The audience acts like they went out of their way to get a less biased news source and edutainment

but then they skirt around everything, and all their relatable jokes are just deflections where they never gets into the nuance of whatever they just made you aware of

its like, awareness ragebait, instead of nuance. good for an overview but just the tip of the iceberg

ineedasername · 3 years ago
Stuff the ballot box! Seems like it would be relatively cheap for a corporation(s) to register countless entities "including but not limited to corporations, partnerships, trusts, and limited liability companies", which already register there for legal arbitrage, and then really create their own set of rules.
key8chev · 3 years ago
It seems like the bill requires your LLC/Corporation own property in the city, not just be any registered corporation operating in the area. Seems like a way to enable vacationers/landlords vote in local elections.
actionablefiber · 3 years ago
> Seems like a way to enable vacationers/landlords vote in local elections.

I can't think of any compelling reason to do this.

Deleted Comment

nostromo · 3 years ago
That would be quite the loophole!

Except it’s specifically outlawed in the bill.

This also isn’t for Delaware the state, it’s for a small town in Delaware called Seaford.

And remember, each llc has to own property in Seaford to vote in city elections. So I suppose a large group of people could spend millions of dollars to sway a city council election for a town with a few thousand residents.

count · 3 years ago
How many ways can you split ownership? Is it just a majority 51%+ owner of the property?
lkbm · 3 years ago
You have to own property there, but maybe you can have an endless number of corporations share ownership of a property, or divide up the property into arbitrarily small parcels.

Not sure how much work I'd be willing to go through to gain control of Seaford DE, though.

telotortium · 3 years ago
""" View Substitute: HS 1 for HB 121

Introduced on: 4/20/23

Primary Sponsor: D. Short

Additional Sponsor(s): Sen. Richardson

Co-Sponsor(s):

Long Title: AN ACT TO AMEND THE CHARTER OF THE CITY OF SEAFORD RELATING TO THE CITY'S ABILITY TO AUTHORIZE ARTIFICIAL ENTITIES, LIMITED LIABILITY CORPORATIONS' PARTNERSHIPS AND TRUSTS TO VOTE IN MUNICIPAL ELECTIONS HELD IN SEAFORD.
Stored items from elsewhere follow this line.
Context: an optimization exercise on an open-source flow, tuned for small area and a short achievable clock period. The choices shown serve that exercise and are no tape-out recipe.
No run shown here included a check of the RTL's function; only the layout flow was run.

## flow/design.v (module list and top-level ports; edited modules follow where they fit)
// module fp_recip: 3126 lines
module fp_recip
(
  input  logic        clk,
  input  logic        reset,
  input  logic        in_valid,
  input  logic [31:0] in_word,
  output logic        out_valid,
  output logic [31:0] out_word
);
  // ...
==> flow/run.sh <==
#!/bin/bash
# synth_recipe.tcl (not shown) runs the flow's synth.tcl, then flattens the netlist and writes it again
# the make line also repeats each setting of config.mk as NAME=value (left out here)
make -C /OpenROAD-flow-scripts/flow DESIGN_CONFIG=/design/flow/config.mk WORK_HOME=/design/flow/orfs CLKGATE_MAP_FILE= SYNTH_SCRIPT=/design/flow/synth_recipe.tcl finish
==> flow/config.mk <==
export PLATFORM = sky130hd
export DESIGN_NAME = fp_recip
export DESIGN_NICKNAME = fp_recip
export VERILOG_FILES = /design/flow/design.v
export SDC_FILE = /design/flow/constraint.sdc
export NUM_CORES = 4
export LEC_CHECK = 0
export CAP_MARGIN = 20
export CORE_MARGIN = 2
export CORE_UTILIZATION = 40
export SLEW_MARGIN = 20
==> flow/constraint.sdc <==
create_clock -name core_clock -period 12.0 [get_ports {clk}]
set_input_delay 2.4000 -clock core_clock [delete_from_list [all_inputs] [get_ports {clk}]]
set_output_delay 2.4000 -clock core_clock [all_outputs]
set_load 0.01 [all_outputs]
From an optimization exercise on the open Yosys and OpenROAD flow, aimed at small area and a short achievable clock period; shortcuts taken in it are not production practice. In this exercise RTL edits were held to simulation tests only and were not proved equivalent to the original. Power and IR drop assume default switching activity.

==> flow/design.v (excerpt) <==
module branch_unit_top (
   input  logic                          clk,
   input  logic                          reset_i,
   input  logic                          issue_valid_i,
   input  logic [31:0]                   pc_i,
   input  logic [31:0]                   target_i,
   input  bpu_pkg::target_type_e         target_type_i,
   input  bpu_pkg::cmp_op_e              cmp_type_i,
   input  logic [31:0]                   r0_i,
   input  logic [31:0]                   r1_i,
   output logic                          flush_o,
   output logic [31:0]                   redirect_pc_o,
   output logic                          taken_o,
   output logic                          resolve_valid_o,
   output logic [16-1:0] miss_count_o
);
   localparam int PHT_N = 1 << 6;
   localparam int HB    = 6;
   localparam int PB    = 3;
   logic [1:0]    pht_q [PHT_N];
   logic [HB-1:0] ghr_q;
   logic [31:0]   ras_q [8];
   localparam int RD = 8;
   logic [RD-1:0] top_q;           
   logic [3:0]    sel0_b_q, sel1_b_q, sel2_b_q;
   logic [1:0]    cnt_nx;
   logic [3:0]    cmp;
   logic [1:0]    tt;
   logic          is_call, is_ret, call_v, ret_v;
   logic [HB-1:0] idx0;
   logic [31:0]   ras_top;
   logic [31:0]   a, b;
   logic          lt, eq, taken0;
   logic [3:0]    hit1_0;
   logic [3:0][1:0] raw0;
  ...
Size: ~1600 cells after synthesis, roughly 580 flip-flops, about 190 I/O pins, about 22000 um2 of cells after synthesis.
clock: 4.5 ns
lec_check: 0
cap_margin: 20
core_margin: 2
core_utilization: 50
gpl_routability_driven: 0
place_density: 0.7
setup_slack_margin: 2.3
slew_margin: 20
standard.sh (not shown) runs the stock make flow with config.mk's settings and CLKGATE_MAP_FILE= SYNTH_SCRIPT=/design/flow/synth_recipe.tcl, a recipe that flattens the netlist after the stock synthesis.
==> flow/flow/run.sh <==
#!/bin/bash
set -euo pipefail
export CTS_ARGS="-sink_clustering_enable -repair_clock_nets -dont_use_dummy_load -buf_list sky130_fd_sc_hd__clkbuf_8 -sink_clustering_size 16 -sink_clustering_max_diameter 60"
export BUFFER_PORTS_ARGS="-buffer_cell sky130_fd_sc_hd__buf_1"
bash standard.sh > flow.log 2>&1
==> next run, changes <==
GPL_ROUTABILITY_DRIVEN = default   (was 0)
PLACE_DENSITY = default   (was 0.7)
SETUP_SLACK_MARGIN = 2.35   (was 2.3)
- maximum frequency falls by 1.3%
- routed wire length rises by 8.0%
- first-iteration DRC count rises by 24%
==> next run, changes <==
PLACE_DENSITY = 0.8   (was default)
SETUP_SLACK_MARGIN = 2.3   (was 2.35)
Via count came out higher by 0.99%. Power drops by 1.3%. Combinational power goes down by about 3%. Global-route usage goes down by 1.3 points. Final area is lower by 1.1%.
==> next run, changes <==
CORE_UTILIZATION = 60   (was 50)
PLACE_DENSITY = default   (was 0.8)
Effect:
- global-route usage went up by 5.6 points
- utilization went up by 11 points
- area after synthesis is unchanged
- setup slack barely changes
==> next run, changes <==
CORE_UTILIZATION = 50   (was 60)
PLACE_DENSITY = 0.7   (was default)
The new run finished with timing, DRC and antenna clean. Utilization shrinks by 11 points. Routed wire length decreases by 2.2%. Area after synthesis is unchanged. Cell count is higher by 5.6%. Count of clock-buffer cells in the layout stays the same. Sequential cell count does not change.

---

== v6 ==
Starting RTL as in the previous note.
==> flow/design.v (excerpt) <==
module branch_unit_top (
   input  logic                          clk,
   input  logic                          reset_i,
   input  logic                          issue_valid_i,
   input  logic [31:0]                   pc_i,
   input  logic [31:0]                   target_i,
   input  bpu_pkg::target_type_e         target_type_i,
   input  bpu_pkg::cmp_op_e              cmp_type_i,
   input  logic [31:0]                   r0_i,
   input  logic [31:0]                   r1_i,
   output logic                          flush_o,
   output logic [31:0]                   redirect_pc_o,
   output logic                          taken_o,
   output logic                          resolve_valid_o,
   output logic [16-1:0] miss_count_o
);
Settings: LEC_CHECK=0, CAP_MARGIN=20, CORE_MARGIN=2, CORE_UTILIZATION=50, SETUP_SLACK_MARGIN=2.3, SLEW_MARGIN=20; clock period 4.5 ns.
Scripts as last shown in full above: flow/flow/run.sh
#### Input delta (v7 over v6)
Settings: CORE_UTILIZATION: 50 -> 40.
## What came out
From v6 to v7 the numbers moved as follows: peak ir drop on the vdd network shows an increase of 2.6%, cell total after placement went up 159, leakage power total did not really move, final period utilization dropped 0.40 points.
In the tables for v6 and v7, worst path required time reads higher with v7.
Taking v6 as the reference, in v7 global-route usage decreased 4.3 points, global-route wire length before repair increased about 1.8%, routed via count divided by cell count decreased 6.2%.
v7 reports its launch point of the worst path as idx_a_q[4]$_DFF_P_ while v6 reports raw_a_q[3]$_DFF_P_.
Cell row count went up by more than 10% going from v6 to v7.
Comparing v6 and v7, the lower clock insertion delay at the later pin of the skew report was measured on v6.
In v7 the met1 track utilization from global routing turned out 4.9 points lower than in v6.

re-timing with driven ports:
Ports are ideal in the flow. The routed layouts listed here were re-timed in OpenROAD.
Step 1: set_driving_cell puts a clkbuf_16 on clk and a buf_2 on each other input, an assumption about the parent block.
Step 2 also shifts input and output timing later by t, the mid clock arrival at the registers, as if the neighbouring blocks saw the same clock.
a / b / c = ideal ports / drivers / drivers and shift; a / b = the first two.
| run | shift t [ns] | setup slack, ns | clock arrival spread, ns |
|---|---|---|---|
| the first run of note 1 | 0.665 | 2.273 / 2.273 / 1.646 | 0.110 / 0.110 |
| the second run of note 1 | 0.685 | 2.243 / 2.243 / 1.599 | 0.089 / 0.089 |
| the third run of note 1 | 0.653 | 2.174 / 2.201 / 1.548 | 0.080 / 0.080 |
| the fourth run of note 1 | 0.681 | 2.175 / 2.175 / 1.673 | 0.067 / 0.067 |
| the fifth run of note 1 | 0.665 | 2.273 / 2.273 / 1.646 | 0.110 / 0.110 |
| v6 | 0.674 | 2.257 / 2.257 / 1.635 | 0.068 / 0.067 |
| v7 | 0.689 | 2.275 / 2.275 / 1.628 | 0.116 / 0.116 |
After both steps setup and hold are still met in every run listed. For v7, which loses most, drivers alone change the setup slack by 0.000 ns; drivers and shift together by -0.647 ns.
Original Synopsis: This bill would allow the City of Seaford to authorize artificial entities, limited liability corporations' partnerships and trusts to vote in Municipal elections held in Seaford. """

HWR_14 · 3 years ago
You have to love that the long title doesn't say whether it is adding or removing the ability to let corporations vote.
datenyan · 3 years ago
The core tenant of legalise to use many word to say few thing
Havoc · 3 years ago
It's like someone took a dystopian sci-fi and thought it is a how-to guide
onlyrealcuzzo · 3 years ago
If you're a person and you have 10 LLCs, does that mean you get 11 votes?
edgyquant · 3 years ago
Does each LLC own property in the applicable town?
elforce002 · 3 years ago
Interesting. This a valid question given this bill. Man, the US is kickin'it these last years.